En parallèle la galerie présentera la dernière vidéo de l’artiste Wall, ainsi que quelques œuvres qui préfigureront son exposition au printemps prochain à la Maison Rouge.

vendredi 1 octobre 2010

Pierre Molinier "Comme je voudrais être" 15 octobre - 20 novembre 2010

Comme je voudrais être

La galerie Christophe Gaillard présente du 15 octobre au 20 novembre 2010, une importante exposition consacrée à Pierre Molinier. Fruit d’un travail long de plus de dix années, ce fonds de photographies est à ce jour le plus important détenu par une galerie.

Né en 1900, Pierre Molinier est connu pour ses photographies à forte charge érotique, images ambigües de l'androgynie et du fétichisme, mises en scène de soi et du corps, quête acharnée vers cette image parfaite à laquelle il voulait tant ressembler.

Déjà lorsqu’en 1956, il expose ses peintures à la galerie d’André Breton, L’Etoile Scellée, Pierre Molinier pratique la photographie. Aussi l’exposition débutera par cette rare série inaugurale, les Filles magiques dont certaines furent reproduites dans la revue Le Surréalisme, même.

A partir des années 60, l'artiste se meut en démiurge et, dans l’exiguïté de son appartement bordelais, à partir d’autoportraits et de photographies de ses amies dont il prend soin de dé-membrer diverses parties du corps, le chaman Molinier fait naître ses créatures. Il compose, recrée. Dernière étape, photographier ce collage pour obtenir cette image «idéale». Après l’exposition de ces «matrices» chez Kamel Mennour, c’est un fantastique ensemble de tirages originaux d’époque que présentera la galerie Christophe Gaillard, au travers la sélection d’une vingtaine de photomontages parmi les plus rares.

Après sa mort (Molinier se suicide en 1976), son œuvre inspirera ou servira de référence à de nombreux artistes contemporains, tels Cindy Sherman, Luciano Castelli, Mike Kelley ou plus récemment Arnulf Rainer.

Vernissage jeudi 14 octobre 2010 de 18h à 21

mercredi 2 décembre 2009

Guillaume Lebelle : Myriade et Focus

La galerie Christophe Gaillard est fière d’accueillir l’exposition Myriade et Focus de Guillaume Lebelle, du 12 janvier au 6 février 2010.

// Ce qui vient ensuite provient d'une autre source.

<file path="src/logic/wdsup_params.svh">
// Purpose: Constants of the watchdog supervisor: codes, offsets, timing.
// Assumes: Included by bare name from design files under logic/.
// Notes:   Definitions only; no logic here.
`ifndef WDSUP_PARAMS_SVH
`define WDSUP_PARAMS_SVH

`define WDSUP_ADDR_CTRL        7'h00
`define WDSUP_ADDR_MODE        7'h01
`define WDSUP_ADDR_STATUS      7'h05
`define WDSUP_ADDR_NVCFG       7'h74

`define WDSUP_WM_AUTO          3'h1
`define WDSUP_WM_TIMEOUT       3'h2
`define WDSUP_WM_WINDOW        3'h4

`define WDSUP_OP_SLEEP         3'h1
`define WDSUP_OP_STANDBY       3'h4
`define WDSUP_OP_NORMAL        3'h7

`define WDSUP_PH_OFF           2'h0
`define WDSUP_PH_FIRST         2'h1
`define WDSUP_PH_SECOND        2'h2

`define WDSUP_NWP_DEFAULT      4'h4
`define WDSUP_NV_PRESET        8'h08
`define WDSUP_RSS_ILLEGAL_WMC  5'h10
`define WDSUP_RSS_EARLY        5'h0E
`define WDSUP_RSS_OVERFLOW     5'h0F

`define WDSUP_TICK_US          1000
`define WDSUP_CLK_MHZ          100
`define WDSUP_TICK_CYC         (`WDSUP_TICK_US * `WDSUP_CLK_MHZ)

`endif

</file>
<file path="src/logic/wdsup_pkg.sv">
// Purpose: Types of the watchdog supervisor.
// Assumes: Nothing beyond the params header.
// Notes:   Effective behaviour enumeration shared by both modules.
`default_nettype none
package wdsup_pkg;
    typedef enum logic [1:0] {
        WDSUP_EFF_OFF     = 2'h0,
        WDSUP_EFF_TIMEOUT = 2'h1,
        WDSUP_EFF_WINDOW  = 2'h3
    } wdsup_eff_t;
endpackage
`default_nettype wire

</file>
<file path="src/logic/wdsup_sync.sv">
// Purpose: Three-stage synchroniser with agreement filter for a pin input.
// Assumes: Input asynchronous to sys_clk_i.
// Notes:   The first stage feeds only the second stage.
`default_nettype none
module wdsup_sync (
    input  wire logic sys_clk_i,
    input  wire logic rst_i,
    input  wire logic async_i,
    input  wire logic init_i,
    output logic      level_o
);
    import wdsup_pkg::*;

    typedef struct packed {
        logic s1;
        logic s2;
        logic s3;
        logic lvl;
    } wdsup_sync_st_t;

    wdsup_sync_st_t cur_ff;
    wdsup_sync_st_t nxt_cur;

    // Shift the pin and accept a new level once stages two and three agree.
    always_comb begin
        nxt_cur    = cur_ff;
        nxt_cur.s1 = async_i ^ init_i;
        nxt_cur.s2 = cur_ff.s1;
        nxt_cur.s3 = cur_ff.s2;
        if (cur_ff.s2 == cur_ff.s3) begin
            nxt_cur.lvl = cur_ff.s3;
        end
    end

    // Stages hold the pin relative to its idle level, so a zero reset means idle, no false edge.
    always_ff @(posedge sys_clk_i or posedge rst_i) begin
        if (rst_i) begin
            cur_ff <= '0;
        end else begin
            cur_ff <= nxt_cur;
        end
    end

    // Restore the true pin polarity.
    assign level_o = cur_ff.lvl ^ init_i;
endmodule
`default_nettype wire

</file>
<file path="src/logic/wdsup_top.sv">
// Purpose: Watchdog supervisor of a system basis chip: mode resolution, timing, status.
// Assumes: Register writes arrive as decoded one-cycle strobes from the serial slave.
// Notes:   Period ticks are 1 ms enables from a divider on sys_clk_i.
// Function
// - Invalid mode or period code aborts write.
// - Valid codes differ in at least two bits.
// - Forced normal keeps watchdog disabled.
// - Window only with Window code in Normal.
// - Timeout code runs in Normal/Standby/Sleep.
// - Window code falls back to timeout.
// - Autonomous: timeout Normal, Standby with pin low.
// - Development mode resets to Autonomous code.
// - Development plus Autonomous keeps watchdog off.
// - Window from Standby activates in Normal.
// - Window overflow or early trigger resets.
// - Late window trigger restarts the timer.
// - Timeout trigger anytime restarts timer.
// - Timeout overflow sets interrupt flag.
// - Overflow with pending flag resets system.
// - Overflow in Sleep raises wake-up.
// - Two-bit phase status off/first/second.
// - Status bits show forced/development active.
// - Nonvolatile enables preset forced on, development off.
// - Start-up threshold code copies to selection.
// - Sleep-support bit gates Sleep availability.
// - Valid control write restarts timer immediately.
// - Eight periods 8..4096 ms, default 128.
// - Mode change in Normal resets with code.
// - Accepted control write sets phase to first half, off if disabled.
`include "wdsup_params.svh"
`default_nettype none
module wdsup_top #(
    parameter int unsigned TICK_CYC = `WDSUP_TICK_CYC
) (
    input  wire logic       sys_clk_i,
    input  wire logic       rst_i,
    input  wire logic       wr_stb_i,
    input  wire logic [6:0] wr_addr_i,
    input  wire logic [7:0] wr_data_i,
    input  wire logic       nv_wr_unlock_i,
    input  wire logic [2:0] op_mode_i,
    input  wire logic       first_irq_pin_n_i,
    input  wire logic       wd_irq_clear_i,
    input  wire logic       spi_fail_irq_en_i,
    output logic [7:0]      watchdog_state_report_o,
    output logic [7:0]      nonvolatile_chip_config_o,
    output logic [7:0]      wd_ctrl_o,
    output logic            wd_overflow_irq_o,
    output logic            spi_fail_irq_o,
    output logic            sys_reset_o,
    output logic [4:0]      reset_source_code_o,
    output logic            wake_o,
    output logic [1:0]      main_reg_uv_threshold_o,
    output logic            sleep_support_disable_o
);
    import wdsup_pkg::*;

    typedef struct packed {
        logic [2:0]  wd_mode_select;
        logic [3:0]  wd_period_select;
        logic [7:0]  nvcfg;
        logic [1:0]  phase;
        logic [12:0] ms;
        logic [16:0] div;
        logic        irq;
        logic        spi_fail;
        logic        rst_req;
        logic [4:0]  reset_source_code;
        logic        wake;
        logic [1:0]  uv_sel;
        logic        started;
    } wdsup_st_t;

    wdsup_st_t  cur_ff;
    wdsup_st_t  nxt_cur;
    logic       pin_n;
    wdsup_eff_t eff;

    // Returns the period in ms for a valid code, zero for an illegal code.
    function automatic logic [12:0] period_ms(input logic [3:0] c);
        unique case (c)
            4'h8:    period_ms = 13'h0008;
            4'h1:    period_ms = 13'h0010;
            4'h2:    period_ms = 13'h0020;
            4'hB:    period_ms = 13'h0040;
            4'h4:    period_ms = 13'h0080;
            4'hD:    period_ms = 13'h0100;
            4'hE:    period_ms = 13'h0400;
            4'h7:    period_ms = 13'h1000;
            default: period_ms = 13'h0000;
        endcase
    endfunction

    // True when the mode code is one of the three defined codes.
    function automatic logic mode_ok(input logic [2:0] m);
        mode_ok = (m == `WDSUP_WM_AUTO) || (m == `WDSUP_WM_TIMEOUT) ||
                  (m == `WDSUP_WM_WINDOW);
    endfunction

    // Pin idles high, so the synchroniser starts from its reset level then follows.
    wdsup_sync u_pin_sync (
        .sys_clk_i (sys_clk_i),
        .rst_i     (rst_i),
        .async_i   (first_irq_pin_n_i),
        .init_i    (1'b1),
        .level_o   (pin_n)
    );

    logic forced_normal_operation;
    logic sw_development_operation;
    assign forced_normal_operation = cur_ff.nvcfg[3];
    assign sw_development_operation = cur_ff.nvcfg[2];

    // Resolve the effective watchdog behaviour from code, chip mode and settings.
    always_comb begin
        eff = WDSUP_EFF_OFF;
        if (forced_normal_operation) begin
            eff = WDSUP_EFF_OFF;
        end else if (op_mode_i == `WDSUP_OP_NORMAL) begin
            if (cur_ff.wd_mode_select == `WDSUP_WM_WINDOW) eff = WDSUP_EFF_WINDOW;
            else if (cur_ff.wd_mode_select == `WDSUP_WM_TIMEOUT) eff = WDSUP_EFF_TIMEOUT;
            else if (!sw_development_operation) eff = WDSUP_EFF_TIMEOUT;
        end else if (op_mode_i == `WDSUP_OP_STANDBY || op_mode_i == `WDSUP_OP_SLEEP) begin
            if (cur_ff.wd_mode_select != `WDSUP_WM_AUTO) eff = WDSUP_EFF_TIMEOUT;
            else if (!sw_development_operation && op_mode_i == `WDSUP_OP_STANDBY && !pin_n)
                eff = WDSUP_EFF_TIMEOUT;
        end
    end

    logic [12:0] per;
    logic [12:0] half;
    logic        tick;
    logic        is_ctrl;
    logic        ok_wr;
    logic        trig_ok;
    assign per  = period_ms(cur_ff.wd_period_select);
    assign half = per >> 1;
    assign tick = (cur_ff.div == 17'(TICK_CYC - 1));
    assign is_ctrl = wr_stb_i && (wr_addr_i == `WDSUP_ADDR_CTRL);
    assign ok_wr = mode_ok(wr_data_i[7:5]) && (period_ms(wr_data_i[3:0]) != 13'h0000);
    // A valid write that neither changes the mode in Normal nor comes early restarts the timer.
    assign trig_ok = is_ctrl && ok_wr &&
                     !(op_mode_i == `WDSUP_OP_NORMAL && wr_data_i[7:5] != cur_ff.wd_mode_select) &&
                     !(eff == WDSUP_EFF_WINDOW && cur_ff.phase == `WDSUP_PH_FIRST);

    // Next-state logic for configuration, timer, flags and resets.
    always_comb begin
        nxt_cur         = cur_ff;
        nxt_cur.rst_req = 1'b0;
        nxt_cur.wake    = 1'b0;
        nxt_cur.spi_fail = 1'b0;
        nxt_cur.div     = tick ? 17'h0 : cur_ff.div + 17'h1;
        if (!cur_ff.started) begin
            nxt_cur.started = 1'b1;
            nxt_cur.uv_sel  = cur_ff.nvcfg[5:4];
        end
        // Timer advance and phase tracking; a trigger in the end cycle still counts in time.
        if (eff == WDSUP_EFF_OFF) begin
            nxt_cur.ms    = 13'h0;
            nxt_cur.phase = `WDSUP_PH_OFF;
        end else if (!trig_ok) begin
            if (cur_ff.phase == `WDSUP_PH_OFF) nxt_cur.phase = `WDSUP_PH_FIRST;
            if (tick) nxt_cur.ms = cur_ff.ms + 13'h1;
            if (tick && (cur_ff.ms + 13'h1) >= half) nxt_cur.phase = `WDSUP_PH_SECOND;
            if (tick && (cur_ff.ms + 13'h1) >= per) begin
                nxt_cur.ms    = 13'h0;
                nxt_cur.phase = `WDSUP_PH_FIRST;
                if (op_mode_i == `WDSUP_OP_SLEEP) nxt_cur.wake = 1'b1;
                if (eff == WDSUP_EFF_WINDOW) begin
                    nxt_cur.rst_req = 1'b1;
                    nxt_cur.reset_source_code     = `WDSUP_RSS_OVERFLOW;
                end else if (cur_ff.irq) begin
                    nxt_cur.rst_req = 1'b1;
                    nxt_cur.reset_source_code     = `WDSUP_RSS_OVERFLOW;
                end else begin
                    nxt_cur.irq = 1'b1;
                end
            end
        end
        // Flag clear loses against a set in the same cycle.
        if (wd_irq_clear_i && !(nxt_cur.irq && !cur_ff.irq)) nxt_cur.irq = 1'b0;
        // Control register write acts as trigger.
        if (is_ctrl) begin
            if (!ok_wr) begin
                nxt_cur.spi_fail = spi_fail_irq_en_i;
            end else if (op_mode_i == `WDSUP_OP_NORMAL &&
                         wr_data_i[7:5] != cur_ff.wd_mode_select) begin
                nxt_cur.rst_req = 1'b1;
                nxt_cur.reset_source_code     = `WDSUP_RSS_ILLEGAL_WMC;
            end else if (eff == WDSUP_EFF_WINDOW && cur_ff.phase == `WDSUP_PH_FIRST) begin
                nxt_cur.rst_req = 1'b1;
                nxt_cur.reset_source_code     = `WDSUP_RSS_EARLY;
            end else begin
                nxt_cur.wd_mode_select   = wr_data_i[7:5];
                nxt_cur.wd_period_select = wr_data_i[3:0];
                nxt_cur.ms               = 13'h0;
                nxt_cur.div              = 17'h0;
                nxt_cur.phase            = (eff == WDSUP_EFF_OFF) ? `WDSUP_PH_OFF : `WDSUP_PH_FIRST;
            end
        end
        if (wr_stb_i && wr_addr_i == `WDSUP_ADDR_NVCFG && nv_wr_unlock_i) begin
            nxt_cur.nvcfg = {2'b00, wr_data_i[5:0]};
        end
        if (nxt_cur.rst_req) begin
            nxt_cur.wd_mode_select   = sw_development_operation ? `WDSUP_WM_AUTO : `WDSUP_WM_TIMEOUT;
            nxt_cur.wd_period_select = `WDSUP_NWP_DEFAULT;
            nxt_cur.ms               = 13'h0;
            nxt_cur.phase            = `WDSUP_PH_OFF;
            nxt_cur.started          = 1'b0;
        end
    end

    // State register; the nonvolatile image restores its factory preset on reset.
    always_ff @(posedge sys_clk_i or posedge rst_i) begin
        if (rst_i) begin
            cur_ff                  <= '0;
            cur_ff.wd_mode_select   <= `WDSUP_WM_TIMEOUT;
            cur_ff.wd_period_select <= `WDSUP_NWP_DEFAULT;
            cur_ff.nvcfg            <= `WDSUP_NV_PRESET;
        end else begin
            cur_ff <= nxt_cur;
        end
    end

    // Outputs straight from the state register.
    // phase status field
    assign watchdog_state_report_o   = {4'h0, forced_normal_operation, sw_development_operation, cur_ff.phase};
    assign nonvolatile_chip_config_o = cur_ff.nvcfg;
    assign wd_ctrl_o               = {cur_ff.wd_mode_select, 1'b0, cur_ff.wd_period_select};
    assign wd_overflow_irq_o       = cur_ff.irq;
    assign spi_fail_irq_o          = cur_ff.spi_fail;
    assign sys_reset_o             = cur_ff.rst_req;
    assign reset_source_code_o     = cur_ff.reset_source_code;
    assign wake_o                  = cur_ff.wake;
    assign main_reg_uv_threshold_o = cur_ff.uv_sel;
    assign sleep_support_disable_o = cur_ff.nvcfg[0];

    // Window code only gives window behaviour in Normal.
    chk_window_normal: assert property (@(posedge sys_clk_i) disable iff (rst_i)
        (eff == WDSUP_EFF_WINDOW) |-> (op_mode_i == `WDSUP_OP_NORMAL && !forced_normal_operation))
        else $error("window outside normal");
    // Forced normal leaves the phase off one cycle later.
    chk_forced_off: assert property (@(posedge sys_clk_i) disable iff (rst_i)
        (forced_normal_operation && $stable(cur_ff.nvcfg)) |=> (cur_ff.phase == `WDSUP_PH_OFF))
        else $error("watchdog runs in forced normal");
    // Illegal writes never change the stored codes.
    chk_bad_code: assert property (@(posedge sys_clk_i) disable iff (rst_i)
        (is_ctrl && !ok_wr && !cur_ff.rst_req && !wd_irq_clear_i)
        |=> $stable(wd_ctrl_o))
        else $error("invalid code stored");
    // A mode change in Normal forces reset with the illegal-access code.
    chk_mode_normal: assert property (@(posedge sys_clk_i) disable iff (rst_i)
        (is_ctrl && ok_wr && op_mode_i == `WDSUP_OP_NORMAL &&
         wr_data_i[7:5] != cur_ff.wd_mode_select)
        |=> (sys_reset_o && reset_source_code_o == `WDSUP_RSS_ILLEGAL_WMC))
        else $error("mode change in normal not reset");
    // Early window trigger resets with the early code.
    chk_early_trig: assert property (@(posedge sys_clk_i) disable iff (rst_i)
        (is_ctrl && ok_wr && eff == WDSUP_EFF_WINDOW && cur_ff.phase == `WDSUP_PH_FIRST &&
         wr_data_i[7:5] == cur_ff.wd_mode_select)
        |=> (sys_reset_o && reset_source_code_o == `WDSUP_RSS_EARLY))
        else $error("early trigger not reset");
    // An accepted trigger restarts at the first half.
    chk_trig_restart: assert property (@(posedge sys_clk_i) disable iff (rst_i)
        (is_ctrl && ok_wr && op_mode_i != `WDSUP_OP_NORMAL && eff != WDSUP_EFF_OFF)
        |=> (cur_ff.ms == 13'h0 && cur_ff.phase == `WDSUP_PH_FIRST))
        else $error("trigger did not restart");
    // Second overflow with a pending flag resets the system.
    chk_second_ovf: assert property (@(posedge sys_clk_i) disable iff (rst_i)
        (eff == WDSUP_EFF_TIMEOUT && cur_ff.irq && !wd_irq_clear_i && tick &&
         cur_ff.ms + 13'h1 >= per && !is_ctrl) |=> sys_reset_o)
        else $error("pending overflow not reset");
    // Development with autonomous code never runs.
    chk_dev_auto: assert property (@(posedge sys_clk_i) disable iff (rst_i)
        (sw_development_operation && cur_ff.wd_mode_select == `WDSUP_WM_AUTO) |-> (eff == WDSUP_EFF_OFF))
        else $error("watchdog runs in development");
endmodule
`default_nettype wire

</file>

De toute, 2008, 189 x 165 cm, Gouache sur toile

        De toute, 2008, 189 x 165 cm, Gouache sur toile

Bien qu’éloigné des cimaises parisiennes depuis sa dernière exposition à la Galerie Jean Fournier en 2004, le travail de Guillaume Lebelle était de ceux présentés au musée Fabre (Montpellier) lors de l’hommage à Jean Fournier en 2007.

Cette situation de repli a permis à Guillaume Lebelle -ces cinq années durant- d’explorer plus librement sans doute, différentes directions sous un mode expérimental. Deux voies distinctes se sont imposées alors. D’une part de grands formats, sur une toile laissée brute et, de l’autre, des formats plus petits, plus contractés, saturés, réunissant sur une petite surface, sans doute autant de gestes que sur une œuvre plus grande.

Sans titre, 2009,133 x 152 cm, Gouache et huile sur toile

   Sans titre, 2009,133 x 152 cm, Gouache et huile sur toile

« Myriade est la merveille, un chemin, une transition qui se renouvelle sans cesse: son mode d'apparition est le continuum, l'amplification, la résonance. Focus : un point d’arrêt, un agrandissement, une prise de conscience: il agit en pleine connaissance de pause. Myriade et Focus jouent à ne jamais se répéter, ils s'ajustent l'un l'autre et créent ainsi la configuration du tableau. Pense à l’instabilité des représentations et au léger contrôle que l’on garde malgré tout sur elles dans le demi sommeil, dans cette dorme-veille qui donne des perceptions ultra-fines : le mouvement est incessant – un personnage peut devenir un lieu et réciproquement – et pourtant tu peux opérer des arrêts, tu conserves une maîtrise sur le flux. A chaque instant, tu lâches les rênes, tu les récupères, tu les laisses aller de nouveau. Fin de la hiérarchie des genres, début des métamorphoses accompagnées. »

Guillaume Lebelle et Rémi Labrusse Novembre 2009.